__What is expected__
Everything from the line containing "export SYNTH_ARGS = -nofsm -noshare" through the line containing "results of run" should be repeated exactly, and nothing else from the data.

__Supplied information__
$ cat src/rtl/axi_stream_header_arbiter.sv
// axi_stream_header_arbiter
// Packet-atomic arbiter that shares one header-insertion datapath between
// NUM_SRC requesters. A source requests when both its header and its first
// payload beat are pending; the winner owns the master stream/header pair
// until its last beat is accepted, then one IDLE cycle follows.
//
// Build option: define ARB_FIXED_PRIO_EN to replace round-robin with fixed
// priority (lowest index wins); the round-robin pointer then does not exist.
module axi_stream_header_arbiter #(
  parameter int DATA_WD      = 32,
  parameter int DATA_BYTE_WD = DATA_WD / 8,
  parameter int NUM_SRC      = 4,
  parameter int ID_WD        = 2
) (
  input  logic                            clk,
  input  logic                            rst,
  input  logic [NUM_SRC-1:0]              s_valid,
  input  logic [NUM_SRC*DATA_WD-1:0]      s_data,
  input  logic [NUM_SRC*DATA_BYTE_WD-1:0] s_keep,
  input  logic [NUM_SRC-1:0]              s_last,
  output logic [NUM_SRC-1:0]              s_ready,
  input  logic [NUM_SRC-1:0]              s_hdr_valid,
  input  logic [NUM_SRC*DATA_WD-1:0]      s_hdr_data,
  input  logic [NUM_SRC*DATA_BYTE_WD-1:0] s_hdr_keep,
  output logic [NUM_SRC-1:0]              s_hdr_ready,
  output logic                            m_valid,
  output logic [DATA_WD-1:0]              m_data,
  output logic [DATA_BYTE_WD-1:0]         m_keep,
  output logic                            m_last,
  input  logic                            m_ready,
  output logic                            m_hdr_valid,
  output logic [DATA_WD-1:0]              m_hdr_data,
  output logic [DATA_BYTE_WD-1:0]         m_hdr_keep,
  input  logic                            m_hdr_ready,
  output logic                            grant_valid,
  output logic [ID_WD-1:0]                grant_id,
  output logic                            pkt_done
);

  localparam logic [0:0] ST_IDLE = 1'b0;
  localparam logic [0:0] ST_BUSY = 1'b1;

  logic [0:0]       state_q, state_d;
  logic [ID_WD-1:0] grant_id_q, grant_id_d;
  logic             hdr_done_q, hdr_done_d;
  logic             pkt_done_q, pkt_done_d;
`ifndef ARB_FIXED_PRIO_EN
  logic [ID_WD-1:0] rr_q, rr_d;
`endif

  logic [NUM_SRC-1:0] req;
  assign req = s_valid & s_hdr_valid;

  // Selected source's channels, picked by the registered grant index.
  logic                    sel_valid, sel_last, sel_hdr_valid;
  logic [DATA_WD-1:0]      sel_data, sel_hdr_data;
  logic [DATA_BYTE_WD-1:0] sel_keep, sel_hdr_keep;

  // Mux the granted source onto the sel_* bus.
  always_comb begin
    // NOTE: every combinational output gets a default first so no path
    // leaves it unassigned, which would otherwise infer a latch.
    sel_valid     = 1'b0;
    sel_last      = 1'b0;
    sel_hdr_valid = 1'b0;
    sel_data      = '0;
    sel_hdr_data  = '0;
    sel_keep      = '0;
    sel_hdr_keep  = '0;
    for (int i = 0; i < NUM_SRC; i++) begin
      if (grant_id_q == ID_WD'(i)) begin
        sel_valid     = s_valid[i];
        sel_last      = s_last[i];
        sel_hdr_valid = s_hdr_valid[i];
        sel_data      = s_data[i*DATA_WD +: DATA_WD];
        sel_keep      = s_keep[i*DATA_BYTE_WD +: DATA_BYTE_WD];
        sel_hdr_data  = s_hdr_data[i*DATA_WD +: DATA_WD];
        sel_hdr_keep  = s_hdr_keep[i*DATA_BYTE_WD +: DATA_BYTE_WD];
      end
    end
  end

  logic             pick_found;
  logic [ID_WD-1:0] pick_id;

  // Choose the next winner among current requesters.
  always_comb begin
    pick_found = 1'b0;
    pick_id    = '0;
`ifdef ARB_FIXED_PRIO_EN
    for (int i = 0; i < NUM_SRC; i++) begin
      if (!pick_found && req[i]) begin
        pick_found = 1'b1;
        pick_id    = ID_WD'(i);
      end
    end
`else
    // First pass: indices at or after the pointer; second pass wraps around.
    for (int i = 0; i < NUM_SRC; i++) begin
      if (!pick_found && req[i] && (ID_WD'(i) >= rr_q)) begin
        pick_found = 1'b1;
        pick_id    = ID_WD'(i);
      end
    end
    for (int i = 0; i < NUM_SRC; i++) begin
      if (!pick_found && req[i] && (ID_WD'(i) < rr_q)) begin
        pick_found = 1'b1;
        pick_id    = ID_WD'(i);
      end
    end
`endif
  end

  logic hdr_hs, last_hs;

  // FSM next state, handshake steering and master-side outputs.
  always_comb begin
    state_d     = state_q;
    grant_id_d  = grant_id_q;
    hdr_done_d  = hdr_done_q;
    pkt_done_d  = 1'b0;
`ifndef ARB_FIXED_PRIO_EN
    rr_d        = rr_q;
`endif
    s_ready     = '0;
    s_hdr_ready = '0;
    m_valid     = 1'b0;
    m_data      = '0;
    m_keep      = '0;
    m_last      = 1'b0;
    m_hdr_valid = 1'b0;
    m_hdr_data  = '0;
    m_hdr_keep  = '0;
    grant_valid = 1'b0;
    hdr_hs      = 1'b0;
    last_hs     = 1'b0;

    case (state_q)
      ST_IDLE: begin
        hdr_done_d = 1'b0;
        if (pick_found) begin
          grant_id_d = pick_id;
          state_d    = ST_BUSY;
        end
      end

      ST_BUSY: begin
        grant_valid = 1'b1;
        // Header goes out once, alongside the first beat.
        m_hdr_valid = sel_hdr_valid & ~hdr_done_q;
        if (m_hdr_valid) begin
          m_hdr_data = sel_hdr_data;
          m_hdr_keep = sel_hdr_keep;
        end
        // First beat waits for its header so the inserter sees both together.
        m_valid = sel_valid & (hdr_done_q | sel_hdr_valid);
        if (m_valid) begin
          m_data = sel_data;
          m_keep = sel_keep;
          m_last = sel_last;
        end
        for (int i = 0; i < NUM_SRC; i++) begin
          if (grant_id_q == ID_WD'(i)) begin
            s_ready[i]     = m_ready & (hdr_done_q | m_hdr_ready);
            s_hdr_ready[i] = m_hdr_ready & ~hdr_done_q;
          end
        end

        hdr_hs  = m_hdr_valid & m_hdr_ready;
        last_hs = m_valid & m_ready & m_last;

        if (last_hs) begin
          state_d    = ST_IDLE;
          pkt_done_d = 1'b1;
          hdr_done_d = 1'b0;
`ifndef ARB_FIXED_PRIO_EN
          rr_d = (grant_id_q == ID_WD'(NUM_SRC - 1)) ? '0 : grant_id_q + ID_WD'(1);
`endif
        end else if (hdr_hs) begin
          hdr_done_d = 1'b1;
        end
      end

      default: state_d = ST_IDLE;
    endcase
  end

  assign grant_id = grant_id_q;
  assign pkt_done = pkt_done_q;

  // State registers with synchronous reset; reset abandons any packet.
  always_ff @(posedge clk) begin
    // NOTE: non-blocking assignments keep every flop sampling pre-edge values.
    if (rst) begin
      state_q    <= ST_IDLE;
      grant_id_q <= '0;
      hdr_done_q <= 1'b0;
      pkt_done_q <= 1'b0;
`ifndef ARB_FIXED_PRIO_EN
      rr_q       <= '0;
`endif
    end else begin
      state_q    <= state_d;
      grant_id_q <= grant_id_d;
      hdr_done_q <= hdr_done_d;
      pkt_done_q <= pkt_done_d;
`ifndef ARB_FIXED_PRIO_EN
      rr_q       <= rr_d;
`endif
    end
  end

endmodule

$ cat config.mk
export PLATFORM = sky130hd
export DESIGN_NAME = axi_stream_header_arbiter
export DESIGN_NICKNAME = d
export VERILOG_FILES = /design/src/rtl/axi_stream_header_arbiter.sv
export SDC_FILE = /design/constraint.sdc
export NUM_CORES = 1
export LEC_CHECK = 0
export ABC_AREA = 1
export BUFFER_PORTS_ARGS = -buffer_cell sky130_fd_sc_hd__buf_2
export CAP_MARGIN = 20
export CORE_AREA = 5 5 149 151
export CTS_BUF_LIST = sky130_fd_sc_hd__clkbuf_16
export CTS_CLUSTER_SIZE = 20
export DETAILED_ROUTE_END_ITERATION = 10
export DIE_AREA = 0 0 154 156
export GPL_TIMING_DRIVEN = 0
export SYNTH_ARGS = -nofsm -noshare
export SYNTH_HDL_FRONTEND = slang
export SYNTH_SLANG_ARGS = --single-unit
$ cat constraint.sdc
create_clock -name clk -period 5.76 [get_ports clk]
set_clock_uncertainty 0.15 [all_clocks]
set_input_delay 1.152 -clock clk [delete_from_list [all_inputs] [get_ports clk]]
set_output_delay 1.152 -clock clk [all_outputs]
set_load 0.02 [all_outputs]
==> results of run 1 <==
==> Yosys cell counts <==
master                     number
sky130_fd_sc_hd__nor2_2         1
sky130_fd_sc_hd__o211ai_1      49
sky130_fd_sc_hd__ha_1           4
sky130_fd_sc_hd__and3_1         1
sky130_fd_sc_hd__buf_6          1
sky130_fd_sc_hd__buf_1          4
sky130_fd_sc_hd__nand2_1      127
sky130_fd_sc_hd__dfxtp_1        7
sky130_fd_sc_hd__buf_2         25
sky130_fd_sc_hd__nand3_1       10
sky130_fd_sc_hd__nor3_1        10
sky130_fd_sc_hd__a21oi_1       80
sky130_fd_sc_hd__inv_1         15
sky130_fd_sc_hd__a22oi_1       72
sky130_fd_sc_hd__nor2_4         1
sky130_fd_sc_hd__a21oi_2        1
sky130_fd_sc_hd__inv_2          1
sky130_fd_sc_hd__nor2_1        37
sky130_fd_sc_hd__clkbuf_1      25
sky130_fd_sc_hd__o21ai_0       53
sky130_fd_sc_hd__nand3_2        1
sky130_fd_sc_hd__or2_2          1
==> cell type report <==
cell class                 instances  share of cell area (%)
clock inverter                     1                  0.0721
tap                              275                    6.61
buffer                            55                    4.71
timing repair buffer             390                    37.5
clock buffer                       3                    1.44
multi-input combinational        448                    45.9
sequential                         7                    2.69
inverter                          16                    1.15
==> cell usage in the layout, fill, tap and decap left out, types with 7 or more instances in the layout <==
cell                       Yosys  routed
sky130_fd_sc_hd__a22oi_1      72      72
sky130_fd_sc_hd__clkbuf_1     25      25
sky130_fd_sc_hd__buf_2        25     415
sky130_fd_sc_hd__inv_1        15      16
sky130_fd_sc_hd__nand3_1      10      10
sky130_fd_sc_hd__nor2_1       37      37
sky130_fd_sc_hd__nand2_1     127     127
sky130_fd_sc_hd__nor3_1       10      10
sky130_fd_sc_hd__o21ai_0      53      53
sky130_fd_sc_hd__dfxtp_1       7       7
sky130_fd_sc_hd__o211ai_1     49      49
sky130_fd_sc_hd__a21oi_1      80      80
==> worst max-delay path, stage by stage (launching register included) <==
cell and delay [ps]:
sky130_fd_sc_hd__dfxtp_1 380, sky130_fd_sc_hd__inv_1 100, sky130_fd_sc_hd__ha_1 260, sky130_fd_sc_hd__nor2_2 630, sky130_fd_sc_hd__buf_2 390, sky130_fd_sc_hd__a22oi_1 190
sky130_fd_sc_hd__o21ai_0 170, sky130_fd_sc_hd__o21ai_0 140, sky130_fd_sc_hd__nor2_1 120, sky130_fd_sc_hd__buf_2 180
==> layer usage <==
layer  part of all wire, %  wire length [µm]  track usage (%)  up-vias
met3                   8.2              1780             3.50       33
met5                  0.16                34                0        -
li1                      -                 -                -     2707
met2                    48             10500             28.1      318
met4                   1.6               345             2.44        6
met1                    42              9090             21.0     2584
==> cell families after synthesis <==
logic type	synth area share [%]
AOI/OAI and AO/OA	55.8
adders and majority gates	1.77
buffers and inverters	10.8
DFF	4.94
and+or+nand+nor	26.7
==> sequential cells by signal, summed over array words and instances (netlist names) <==
signal / flops
grant_id: 2
rr_q: 2
hdr_done_q: 1
pkt_done: 1
state_q: 1
==> stage by stage <==
| stage | worst slack [ps] | util [%] | total power [µW] | hold slack [ps] |
|---|---|---|---|---|
| 2_1_floorplan | 2320 | - | 435 | 326 |
| 3_3_place_gp | 1760 | 24.8 | 701 | 354 |
| 3_5_place_dp | 1770 | 24.8 | 706 | 364 |
| 4_1_cts | 1540 | 25.2 | 825 | 374 |
| 5_1_grt | 1350 | 25.2 | 896 | 409 |
| 6_report | 1660 | 25.2 | 821 | 368 |
==> how the worst max path moves through the flow <==
stage	from	cells past startpoint	slack, ps	endpoint
global placement	s_hdr_valid[0]	9	1760	m_hdr_data[28]
CTS	grant_id[1]$_SDFFE_PP0P_	9	1540	m_hdr_data[31]
global route	grant_id[0]$_SDFFE_PP0P_	10	1350	m_hdr_data[31]
detailed placement	s_hdr_valid[0]	9	1770	m_hdr_data[28]
floorplan	s_hdr_valid[0]	7	2320	m_hdr_data[21]
finish	grant_id[1]$_SDFFE_PP0P_	9	1660	m_hdr_data[31]
==> power groups by stage <==
| stage | registers (µW) | logic [µW] | clock network [µW] |
|---|---|---|---|
| 6_report | 56.8 | 648 | 116 |
| 5_1_grt | 57.3 | 716 | 123 |
| 4_1_cts | 56.6 | 651 | 118 |
| 3_5_place_dp | 57.3 | 648 | 0 |
| 3_3_place_gp | 57.4 | 643 | 0 |
| 2_1_floorplan | 59.3 | 375 | 0 |
==> results list, run 1 <==
* Setup Crit Path Kind: reg2out
- In this run the horizontal extent of the chip is 154 µm.
- Endpoint class of the critical path: primary output
- Number of levels in the clock H-tree: 1
- The root buffer cell chosen for the clock tree is sky130_fd_sc_hd__clkbuf_16.
- In this run the worst path has a maximum fanout of 10.
- Hold buffers post-CTS: 0
- CORE AREA: a little over 20000 µm²
- After clock tree synthesis, the repair step resized 0 gates.
- The share of the Yosys chip area taken by registers is 4.94%.
- After the last flow step, the layout net total stands at ~1200.
- Dominant cells by area after synthesis: sky130_fd_sc_hd__a22oi_1 19%, sky130_fd_sc_hd__nand2_1 17%, sky130_fd_sc_hd__a21oi_1 14%
* Number of standard cells in the final layout excluding fillers: between 1000 and 1500
- Row generation in the floorplan step produced 53 rows.
* Number of inserted filler cells in the final layout: 2434
* Clock latency of the later-clocked register in the worst-skew pair: 230 ps
- Clock-pin slew was measured on the worst setup and hold paths at 40 ps.
* Data arrival time of the critical path: roughly 2800 ps
- Cell internal power was estimated by the tool at 392 µW.
* Die Y-Extent: 156 µm
- Source of the worst hold timing path: rr_q[0]$_SDFFE_PP0P_
* Depth of the worst register-to-register path: 10
- The Yosys step of the flow raised 0 warnings.
- Count of input and output buffers: 390
- Synth-to-Final Area Change: 83.8%
- The number of antenna diodes in the final layout is 0.
- Setup slack of the most critical reg-to-reg path: roughly 3300 ps
* Count of different cell masters after synthesis: 22
- The worst register-to-register path ends at state_q$_SDFF_PP0_.
* Vias: 5648
- Number of cells on the worst hold path: 2
- Antenna-violating nets left: 0
- The worst register-to-register path begins at grant_id[1]$_SDFFE_PP0P_.
- Multi-input gate area: 2390 µm²
- Cells after Synth: approximately 530
* Global-route wire length before repair: 31300 µm
- Switching power total: 429 µW
* Max transition margin: 44.3%
- Final HPWL DP: roughly 18000 µm
- TritonCTS built the clock tree.
- Final standard cell area without fillers: 5210 µm²
- Maximum root-to-sink buffer count: 2
- The sequential cells in the finished layout cover a total of 140 µm².
* Routed length per instance: 18.2 µm
* Largest area contributor in the netlist: sky130_fd_sc_hd__a22oi_1
- After detailed placement, the total cell area comes to about 5000 µm².
- Avg Inst Size Synth: roughly 5.4 µm²
- STA classifies the critical path startpoint as a register.
* Synth top area share: approximately a fifth
- Number of hold violations in the final report: 0
- Post-CTS timing repair inserted 0 buffers for setup.
* Share of cells above drive strength 1: 46.2%
- Vias in the first global route: 5573
* Die Outline Area: 24000 µm²
- The synthesized design contains 7 register bits.
- Highest attainable clock frequency: 244 MHz
- For this block, the routed nets add up to 21700 µm of wire.
- The number of placed instances, taps included, is 1191.
* Max Cap Viol: 0
- Share of total power in combinational logic: 78.9%
- Post-Syn Nets: 834
- Final worst path period need: between 4000 and 5000 ps
* Setup repair after global routing missed its margin: false
* Sequential group share of total power: 6.9%
- All-layer global routing usage: 16.2%
- The tightest min-delay check is of the reg2reg type.
- The analysis attributes to cell leakage a power of 0.00284 µW.
- At the worst endpoint, the required time is roughly 4500 ps.
- GRT overflow: 0
- For hold timing, the worst endpoint is rr_q[0]$_SDFFE_PP0P_.
- Net switching is a little over half of the power.
- Transition time of the tightest slew-check pin: 836 ps
- The mapped netlist covers 2830 µm².
- In this run, the number of DRC markers left after iteration 0 of detailed routing was 470.
- Detailed-router iteration count before antenna repair: 6
- Setup violations remaining at the end of the flow were counted as 0.
* Number of antenna violations at the first check in global routing: 4
- Worst supply voltage drop on vdd: 189 µV
* Aggregate negative setup slack: 0 ps
- In the routed design, unresolved DRC markers number 0.
- Final estimated routing congestion in global placement: between 0.9 and 1
- Starting utilization of the core area: 13.7%
- The run finished with clean final reports.
- The number of max-slew violations in the final report was 0.
* Clk sinks: 7
- Number of top-level pins: between 300 and 400
- The number of clock buffers added by TritonCTS is 3.
- Entering global routing, the biggest net connects 11 pins.
- Pwr Density: 158 nW/µm²
- After detailed routing, the number of vias per cell comes to 4.73.
- Clock network power share: 14.2%
- After layout, the worst path uses 71.2% of the clock period.
Note: power is estimated with default switching activity, not from simulation.
==> run 2, diff against run 1 <==
- CORE_AREA: 5 5 149 151 -> 5 5 147 149
- DIE_AREA: 0 0 154 156 -> 0 0 152 154
- clock period: 5.76 -> 3.3 ns (I/O delays scaled with it)
==> run 2 against run 1 <==
Flip-flop and latch count did not move. Core utilization up 1.3 points. Die area decreased by 2.6%. Critical path type unchanged. Clock power increased by 78%.
==> results list, run 2 (synthesis results as in run 1) <==
* Antenna-violating nets left: 0 (unchanged)
- The number of max-slew violations in the final report is 0 (unchanged).
* Worst Setup Start Kind: register
- The number of vias per cell after detailed routing came to 4.74 (+0.25%).
- The min-delay analysis places its worst path in the category reg2reg.
- The wire length of the first global-routing pass was 31400 µm (+0.15%).
- Data arrival time of the critical path: 2400 ps (-400 ps)
- The total power draw was 1480 µW (+81%).
- The power per standard cell area was 279 nW/µm² (+77%).
- The final RePlAce weighted congestion came to 0.921 (-1.1%).
- Setup slack of the most critical reg-to-reg path: 1080 ps (-2170 ps)
- Number of top-level pins: 391 (unchanged)
* Number of antenna violations at the first check in global routing: 1 (-3)
- Endpoint class of the critical path: primary output
- Max transition margin: 63.8% (+19 points)
- Die Outline Area: 23400 µm² (-2.6%)
- The pre-CTS setup slack came to -31.5 ps (-1800 ps).
- The clock edge transition at the registers on the reported setup and hold paths came to 40 ps (about the same).
* Clock latency of the later-clocked register in the worst-skew pair: 230 ps (about the same)
* Number of inserted filler cells in the final layout: 2329 (-4.3%)
* Worst supply voltage drop on vdd: 238 µV (+26%)
- The layout cell share with drive strength beyond 1 came to 48.5% (+2.3 points).
* Depth of the worst register-to-register path: 12 (+2)
- Number of clock buffers inserted by TritonCTS: 3 (unchanged)
- CTS tree: done
* Vias in the first global route: 5450 (-2.2%)
* Largest net degree at the start of global routing: 11 (unchanged)
- The number of H-tree levels was 1 (unchanged).
- The first-pass iteration count of the detailed router is 7 (+1).
- Data required time at the worst endpoint: 2490 ps (-1970 ps)
* Final standard cell area without fillers: 5310 µm² (+1.9%)
- Leakage power of the design: 0.00292 µW (+2.9%)
- All-layer global routing usage: 16.7% (+0.51 points)
- The final-report hold violation count came to 0 (unchanged).
- Highest attainable clock frequency: 311 MHz
* DRT Wirelength: 21900 µm (+0.65%)
- The standard cell area after detailed placement came to 5120 µm² (-0.12%).
* Clk sinks: 7 (unchanged)
- The max-capacitance violation count came to 0 (unchanged).
- Multi-input gate area: 2410 µm² (+1.0%)
- CORE AREA: 20000 µm² (-3.1%)
- Most used cells in the layout excluding fill and tap cells: 411 x sky130_fd_sc_hd__buf_2, 127 x sky130_fd_sc_hd__nand2_1, 80 x sky130_fd_sc_hd__a21oi_1, 72 x sky130_fd_sc_hd__a22oi_1, 53 x sky130_fd_sc_hd__o21ai_0
- R2r endpoint: state_q$_SDFF_PP0_
- The number of placement rows is 52 (-1.9%).
- The root buffer cell chosen for the clock tree is sky130_fd_sc_hd__clkbuf_16.
- Worst hold margin: 376 ps (+8.35 ps)
- The cell depth of the worst hold path is 2 (unchanged).
- CP max FO: 10 (unchanged)
- The maximum number of buffers from clock root to sink is 2 (unchanged).
* Count of input and output buffers: 390 (unchanged)
* Final nets: 1233 (+0.33%)
* Starting utilization of the core area: 14.1% (+0.44 points)
- The average wire per cell in the routed design came to 18.3 µm (+0.65%).
* Footprint of the flip-flops and latches: 140 µm² (unchanged)
- Die width: 152 µm (-1.3%)
* Setup Crit Path Kind: reg2out
- The worst path uses 97.4% of the clock period.
* Source of the worst hold timing path: rr_q[0]$_SDFFE_PP0P_
- The final HPWL from detailed placement came to 18200 µm (-0.88%).
- The path with the worst hold slack has its endpoint at rr_q[0]$_SDFFE_PP0P_.
- Synth-to-Final Area Change: 87.3%
- The residual DRC count is 0 (unchanged).
- Setup repair after global routing missed its margin: true
- Worst flop-to-flop path startpoint: grant_id[0]$_SDFFE_PP0P_
- Final worst path period need: 3210 ps
* Number of DRC markers in iteration 0: 522 (+11%)
- Result of the run: completed
- The library cell used most frequently in the layout, excluding fill and tap cells, is sky130_fd_sc_hd__buf_2.
- The actual transition at the worst max-transition pin was 543 ps (-292 ps).
- GRT overflow: 0 (unchanged)
* Final setup slack of the worst path: 86.6 ps (-1570 ps)
* Final setup violation count: 0 (unchanged)
* Die Y-Extent: 154 µm (-1.3%)
- The number of vias in the routed layout was 5662 (+0.25%).
run 2: area by class of cell:
cell class,instances,area share (%)
Multi-Input combinational cell,448,45.5
Timing Repair Buffer,394,37.6
Tap cell,270,6.36
Buffer,55,5.28
Sequential cell,7,2.64
Clock buffer,3,1.41
Inverter,16,1.13
Clock inverter,1,0.0707
Antenna cell,1,0.0471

__Exercise answer__
export SYNTH_ARGS = -nofsm -noshare
export SYNTH_HDL_FRONTEND = slang
export SYNTH_SLANG_ARGS = --single-unit
$ cat constraint.sdc
create_clock -name clk -period 5.76 [get_ports clk]
set_clock_uncertainty 0.15 [all_clocks]
set_input_delay 1.152 -clock clk [delete_from_list [all_inputs] [get_ports clk]]
set_output_delay 1.152 -clock clk [all_outputs]
set_load 0.02 [all_outputs]
==> results of run 1 <==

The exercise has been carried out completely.